However, she added, “the prospect of federal criminal liability for a former President does not violate that structural principle, either by imposing unacceptable risks of vexatious litigation or by otherwise chilling the Executive’s decision-making process”. 

Rather, she felt that a President who knows that their action may one day be held to criminal account “will be motivated to take greater care” to execute laws faithfully.

Chutkan acknowledged that criminal prosecution can impede a President’s performance. “But none of those burdens would result from the criminal prosecution of a former President, who is no longer performing official duties,” she observed.

Her verdict emphasised the President’s duty, which is to “take care that the laws be faithfully executed” and “does not grant special latitude to violate them”.

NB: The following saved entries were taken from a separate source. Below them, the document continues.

This design comes from an exercise in tuning for small area and a short achievable clock period on the open sky130 flow, not from production work. The RTL was checked by simulation tests, not by an equivalence proof against the original design. Power figures rest on the tool's default switching activity, not on a simulated workload.

==> flow/design.v (excerpt) <==
module TIMER_TOP (
	input  wire        sys_clk,
	input  wire        sys_rst_n,
	input  wire        tim_psel,
	input  wire        tim_write,
	input  wire        tim_penable,
	input  wire [11:0] tim_paddr,
	input  wire [31:0] tim_pwdata,
	output wire [31:0] tim_prdata,
	input  wire [3:0]  tim_pstrb,
	output wire        tim_pready,
	output wire        tim_int,
	input  wire        dbg_mode
);
	reg apb_wait;    
	reg rdy_rd;      
	reg rdy_wr;      
	always @(posedge sys_clk or negedge sys_rst_n) begin
		if (~sys_rst_n) begin
			apb_wait <= 1'b0;
			rdy_rd   <= 1'b0;
			rdy_wr   <= 1'b0;
		end else begin
			apb_wait <= tim_psel & ~tim_penable;
			rdy_rd   <= apb_wait & ~tim_write;
			rdy_wr   <= apb_wait &  tim_write;
		end
	end
	assign tim_pready = rdy_rd | rdy_wr;
	reg sel_tcr, sel_tdr0, sel_tdr1, sel_tcmp0, sel_tcmp1, sel_tier, sel_tisr, sel_thcsr;
	wire addr_hi0 = (tim_paddr[11:5] == 7'd0) & (tim_paddr[1:0] == 2'd0);
	wire [31:0] wdata = tim_pwdata & {{8{tim_pstrb[3]}}, {8{tim_pstrb[2]}}, {8{tim_pstrb[1]}}, {8{tim_pstrb[0]}}};
	wire we_tcr   = rdy_wr & sel_tcr;
	wire we_tdr0  = rdy_wr & sel_tdr0;
	wire we_tdr1  = rdy_wr & sel_tdr1;
	wire we_tcmp0 = rdy_wr & sel_tcmp0;
	wire we_tcmp1 = rdy_wr & sel_tcmp1;
	wire we_tier  = rdy_wr & sel_tier;
	wire we_tisr  = rdy_wr & sel_tisr;
	wire we_thcsr = rdy_wr & sel_thcsr;
	reg       timer_en;
	reg       div_en;
	reg [3:0] div_val;
	wire tcr_same   = {wdata[11:8], wdata[1]} == {div_val, div_en};
	wire tcr_gt8    = wdata[11] & (|wdata[10:8]);
	wire tcr_en_we  = we_tcr & tcr_same;
	wire tcr_div_we = we_tcr & ~wdata[0] & ~timer_en & ~tcr_gt8;
	always @(posedge sys_clk or negedge sys_rst_n) begin
		if (~sys_rst_n) begin
			timer_en <= 1'b0;
		end else if (tcr_en_we) begin
			timer_en <= wdata[0];
		end
	end
	always @(posedge sys_clk or negedge sys_rst_n) begin
		if (~sys_rst_n) begin
			div_en   <= 1'b0;
			div_val  <= 4'd1;
		end else if (tcr_div_we) begin
  ...
==> flow/config.mk <==
export PLATFORM = sky130hd
export DESIGN_NAME = TIMER_TOP
export DESIGN_NICKNAME = TIMER_TOP
export VERILOG_FILES = /design/flow/design.v
export SDC_FILE = /design/flow/constraint.sdc
export NUM_CORES = 4
export LEC_CHECK = 0
export CAP_MARGIN = 20
export CORE_MARGIN = 2
export CORE_UTILIZATION = 40
export SETUP_SLACK_MARGIN = 2.9
export SLEW_MARGIN = 20
==> flow/constraint.sdc <==
create_clock -name core_clock -period 5.5 [get_ports {sys_clk}]
set_input_delay 1.1000 -clock core_clock [delete_from_list [all_inputs] [get_ports {sys_clk}]]
set_output_delay 1.1000 -clock core_clock [all_outputs]
set_load 0.01 [all_outputs]
standard.sh (not shown) runs the stock make flow with config.mk's settings and CLKGATE_MAP_FILE= SYNTH_SCRIPT=/design/flow/synth_recipe.tcl, a recipe that flattens the netlist after the stock synthesis.
==> flow/flow/run.sh <==
#!/bin/bash
set -euo pipefail
WD=$PWD
CLUSTER=$(cat flow/cts_cluster_size 2>/dev/null || echo 30)
export BUFFER_PORTS_ARGS="-buffer_cell sky130_fd_sc_hd__buf_1"
export CTS_ARGS="-sink_clustering_enable -repair_clock_nets -buf_list sky130_fd_sc_hd__clkbuf_8 -dont_use_dummy_load -sink_clustering_size $CLUSTER"
if [[ -f flow/abc.script ]]; then
  rm -rf "$WD/scripts_abc"
  cp -r "$FLOW_HOME/scripts" "$WD/scripts_abc"
  cp flow/abc.script "$WD/scripts_abc/abc_speed.script"
  bash standard.sh "SCRIPTS_DIR=$WD/scripts_abc" synth > synth_flow.log 2>&1
fi
bash standard.sh "BUFFER_PORTS_ARGS=$BUFFER_PORTS_ARGS" "CTS_ARGS=$CTS_ARGS" finish > standard_flow.log 2>&1
==> flow/flow/abc.script <==
&get -n
&st
&dch
&nf
&put
==> flow/flow/cts_cluster_size <==
30
The first run completed without violations.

To Trump’s argument that his prosecution would subject future presidents to prosecution in countless federal, state, and local jurisdictions across the country, the court held: “Defendant is only charged with federal crimes in this case, so any ruling here will be limited to that context and would not extend to state or local prosecutions, which in any event might run afoul of the Supremacy Clause.”

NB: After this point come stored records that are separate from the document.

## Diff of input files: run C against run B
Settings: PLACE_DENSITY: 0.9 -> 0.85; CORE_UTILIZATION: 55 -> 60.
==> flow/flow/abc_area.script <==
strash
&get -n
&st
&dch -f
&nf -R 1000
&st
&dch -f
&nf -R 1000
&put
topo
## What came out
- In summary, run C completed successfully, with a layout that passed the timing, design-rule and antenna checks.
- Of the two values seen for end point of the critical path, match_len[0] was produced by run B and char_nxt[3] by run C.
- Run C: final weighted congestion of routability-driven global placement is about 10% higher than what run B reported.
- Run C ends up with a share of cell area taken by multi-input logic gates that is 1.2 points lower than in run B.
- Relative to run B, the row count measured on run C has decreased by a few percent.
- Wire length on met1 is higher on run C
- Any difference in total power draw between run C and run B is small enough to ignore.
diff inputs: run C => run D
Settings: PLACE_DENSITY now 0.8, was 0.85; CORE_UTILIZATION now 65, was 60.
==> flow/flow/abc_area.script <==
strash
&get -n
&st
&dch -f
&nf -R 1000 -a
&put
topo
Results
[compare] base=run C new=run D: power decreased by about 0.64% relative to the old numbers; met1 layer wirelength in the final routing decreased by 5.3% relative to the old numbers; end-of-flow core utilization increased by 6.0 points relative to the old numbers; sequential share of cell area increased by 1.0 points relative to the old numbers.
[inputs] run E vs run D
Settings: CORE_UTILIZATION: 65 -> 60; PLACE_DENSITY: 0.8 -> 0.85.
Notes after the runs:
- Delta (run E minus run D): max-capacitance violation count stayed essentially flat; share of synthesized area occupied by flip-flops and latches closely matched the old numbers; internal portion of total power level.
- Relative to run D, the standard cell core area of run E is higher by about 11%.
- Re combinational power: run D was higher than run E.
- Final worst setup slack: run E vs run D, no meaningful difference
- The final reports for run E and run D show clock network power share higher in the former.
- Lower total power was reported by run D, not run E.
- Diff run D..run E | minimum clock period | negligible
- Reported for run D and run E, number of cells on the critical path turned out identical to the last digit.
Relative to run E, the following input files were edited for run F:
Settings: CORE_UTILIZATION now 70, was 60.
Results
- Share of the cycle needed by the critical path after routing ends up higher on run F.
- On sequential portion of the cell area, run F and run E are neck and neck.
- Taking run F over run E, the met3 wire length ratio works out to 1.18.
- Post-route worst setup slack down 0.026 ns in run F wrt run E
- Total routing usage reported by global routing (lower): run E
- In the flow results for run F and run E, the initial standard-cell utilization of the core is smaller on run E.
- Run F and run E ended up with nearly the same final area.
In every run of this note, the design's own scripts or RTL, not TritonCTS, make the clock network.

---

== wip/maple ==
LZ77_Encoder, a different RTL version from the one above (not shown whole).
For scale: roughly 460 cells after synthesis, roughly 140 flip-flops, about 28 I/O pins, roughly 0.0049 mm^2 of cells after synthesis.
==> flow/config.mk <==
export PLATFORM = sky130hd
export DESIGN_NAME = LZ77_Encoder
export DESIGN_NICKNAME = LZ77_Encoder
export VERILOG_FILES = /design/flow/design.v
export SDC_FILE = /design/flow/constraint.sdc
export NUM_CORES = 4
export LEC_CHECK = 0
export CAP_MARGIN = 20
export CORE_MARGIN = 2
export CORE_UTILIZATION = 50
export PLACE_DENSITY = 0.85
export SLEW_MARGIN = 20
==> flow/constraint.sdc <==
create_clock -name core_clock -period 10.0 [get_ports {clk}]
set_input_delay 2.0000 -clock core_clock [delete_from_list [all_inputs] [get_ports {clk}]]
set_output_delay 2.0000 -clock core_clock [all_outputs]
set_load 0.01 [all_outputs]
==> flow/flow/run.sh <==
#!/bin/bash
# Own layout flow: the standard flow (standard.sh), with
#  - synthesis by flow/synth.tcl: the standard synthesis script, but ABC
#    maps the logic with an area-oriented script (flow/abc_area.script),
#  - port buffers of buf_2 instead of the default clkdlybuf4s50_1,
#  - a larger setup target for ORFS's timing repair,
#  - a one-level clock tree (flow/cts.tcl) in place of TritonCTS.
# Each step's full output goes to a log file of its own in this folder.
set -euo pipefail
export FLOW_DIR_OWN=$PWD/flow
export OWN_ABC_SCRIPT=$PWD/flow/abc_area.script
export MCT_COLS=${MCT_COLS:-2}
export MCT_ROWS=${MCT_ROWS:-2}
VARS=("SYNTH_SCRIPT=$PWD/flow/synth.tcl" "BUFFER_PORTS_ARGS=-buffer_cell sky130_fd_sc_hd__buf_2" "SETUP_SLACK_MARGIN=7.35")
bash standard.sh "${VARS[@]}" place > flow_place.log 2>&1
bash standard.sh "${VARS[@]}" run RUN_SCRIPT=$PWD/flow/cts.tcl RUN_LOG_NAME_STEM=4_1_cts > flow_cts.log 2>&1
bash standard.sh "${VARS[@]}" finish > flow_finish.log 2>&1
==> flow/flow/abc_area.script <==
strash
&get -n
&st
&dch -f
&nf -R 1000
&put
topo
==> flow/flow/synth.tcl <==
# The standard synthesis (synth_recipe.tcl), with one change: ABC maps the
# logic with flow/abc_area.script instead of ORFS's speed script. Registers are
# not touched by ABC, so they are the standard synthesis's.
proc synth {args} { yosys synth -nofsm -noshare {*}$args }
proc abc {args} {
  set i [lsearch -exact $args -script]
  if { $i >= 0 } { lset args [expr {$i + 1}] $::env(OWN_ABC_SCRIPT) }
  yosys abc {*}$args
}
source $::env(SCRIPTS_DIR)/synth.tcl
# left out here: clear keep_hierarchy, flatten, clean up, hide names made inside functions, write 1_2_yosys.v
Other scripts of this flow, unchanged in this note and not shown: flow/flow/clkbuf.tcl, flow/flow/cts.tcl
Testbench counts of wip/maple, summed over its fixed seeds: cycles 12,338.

The Supremacy Clause prohibits state judges and prosecutors from interfering with a President’s official duties. 

Moreover, the “robust procedural safeguards attendant to federal criminal prosecutions further reduce the likelihood that former presidents will be unjustly harassed. Prosecutors themselves are constitutionally bound to not abuse their office, which is why courts presume that they have properly discharged their official duties,” she said, brushing aside the concern.


Also Read: US nuclear, defence secrets stored in ballroom, bedroom, shower’: Inside Donald Trump indictment


Trump broke the sacred American tradition’

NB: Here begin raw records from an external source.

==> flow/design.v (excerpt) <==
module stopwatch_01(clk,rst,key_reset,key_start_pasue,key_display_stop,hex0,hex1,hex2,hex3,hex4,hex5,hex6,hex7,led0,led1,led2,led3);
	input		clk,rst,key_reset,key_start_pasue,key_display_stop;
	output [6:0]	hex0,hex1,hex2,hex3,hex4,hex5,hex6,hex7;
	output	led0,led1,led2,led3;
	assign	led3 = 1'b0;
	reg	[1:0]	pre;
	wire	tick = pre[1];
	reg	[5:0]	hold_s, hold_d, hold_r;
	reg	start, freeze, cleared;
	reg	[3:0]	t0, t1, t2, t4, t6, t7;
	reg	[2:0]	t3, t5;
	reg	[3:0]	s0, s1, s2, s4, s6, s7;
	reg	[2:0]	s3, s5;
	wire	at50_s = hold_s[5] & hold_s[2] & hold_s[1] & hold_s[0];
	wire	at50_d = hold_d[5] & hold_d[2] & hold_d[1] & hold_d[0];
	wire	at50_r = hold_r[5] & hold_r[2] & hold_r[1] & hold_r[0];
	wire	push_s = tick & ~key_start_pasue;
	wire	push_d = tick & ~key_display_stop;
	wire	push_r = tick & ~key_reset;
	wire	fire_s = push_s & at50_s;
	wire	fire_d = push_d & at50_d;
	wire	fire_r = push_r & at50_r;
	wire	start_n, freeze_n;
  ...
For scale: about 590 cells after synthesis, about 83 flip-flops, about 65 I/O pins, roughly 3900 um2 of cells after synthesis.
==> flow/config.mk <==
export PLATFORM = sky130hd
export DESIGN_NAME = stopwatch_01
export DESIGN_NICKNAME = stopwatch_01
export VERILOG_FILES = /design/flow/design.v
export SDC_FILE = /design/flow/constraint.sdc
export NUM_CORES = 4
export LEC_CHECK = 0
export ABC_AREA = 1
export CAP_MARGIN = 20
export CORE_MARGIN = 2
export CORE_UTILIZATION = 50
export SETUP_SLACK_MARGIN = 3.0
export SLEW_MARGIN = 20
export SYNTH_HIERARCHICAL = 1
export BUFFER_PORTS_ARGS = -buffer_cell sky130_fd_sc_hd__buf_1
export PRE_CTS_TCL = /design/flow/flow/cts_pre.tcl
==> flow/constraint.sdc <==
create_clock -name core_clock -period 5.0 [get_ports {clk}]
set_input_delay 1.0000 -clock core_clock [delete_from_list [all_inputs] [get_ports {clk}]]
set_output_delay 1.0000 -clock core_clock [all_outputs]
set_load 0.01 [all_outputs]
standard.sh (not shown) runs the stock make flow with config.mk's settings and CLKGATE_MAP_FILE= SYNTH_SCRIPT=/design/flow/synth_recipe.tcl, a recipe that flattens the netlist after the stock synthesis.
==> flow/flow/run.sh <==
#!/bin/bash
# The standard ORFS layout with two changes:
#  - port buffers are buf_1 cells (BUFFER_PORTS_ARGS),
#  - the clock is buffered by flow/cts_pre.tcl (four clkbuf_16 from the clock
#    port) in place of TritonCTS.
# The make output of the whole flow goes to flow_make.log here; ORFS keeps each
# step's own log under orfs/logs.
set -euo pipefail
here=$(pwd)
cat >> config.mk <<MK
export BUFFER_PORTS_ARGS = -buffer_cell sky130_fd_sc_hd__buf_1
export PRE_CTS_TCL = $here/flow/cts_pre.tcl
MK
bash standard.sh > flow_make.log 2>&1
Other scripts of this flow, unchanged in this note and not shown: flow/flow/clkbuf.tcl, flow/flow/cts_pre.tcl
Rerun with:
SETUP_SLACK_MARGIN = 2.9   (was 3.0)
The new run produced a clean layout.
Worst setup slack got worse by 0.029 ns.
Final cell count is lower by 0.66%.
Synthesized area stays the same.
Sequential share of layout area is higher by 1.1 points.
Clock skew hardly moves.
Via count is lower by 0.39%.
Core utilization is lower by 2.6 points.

Trump’s prosecution, she ruled, was in the public interest. 

“The public has an undisputed interest in promoting respect for the law, deterring crime, protecting itself, and rehabilitating offenders. All of those interests would be thwarted by granting former presidents absolute criminal immunity,” she noted.

In this case, Trump broke the sacred American tradition of peacefully transitioning Presidential power, ushered in by its first former President, George Washington, she said.

Trump’s submission that former presidents cannot face federal criminal charges for acts they took in office was refuted by the judge even on historical grounds. 

“In any event, the defendant’s reasoning turns the relevant historical analysis on its head,” she said.

Chutkan referred to the Watergate scandal, in the aftermath of which former president Gerald Ford granted ex-president Richard Nixon a “full, free, and absolute pardon for all offences against the United States which he, committed or may have committed or taken part in, while in office.”

“Ford’s pardon and Nixon’s acceptance arose from the desire to prevent the former president’s potential criminal prosecution, and both specifically refer to that possibility — without which the pardon would have been largely unnecessary,” the judge said. 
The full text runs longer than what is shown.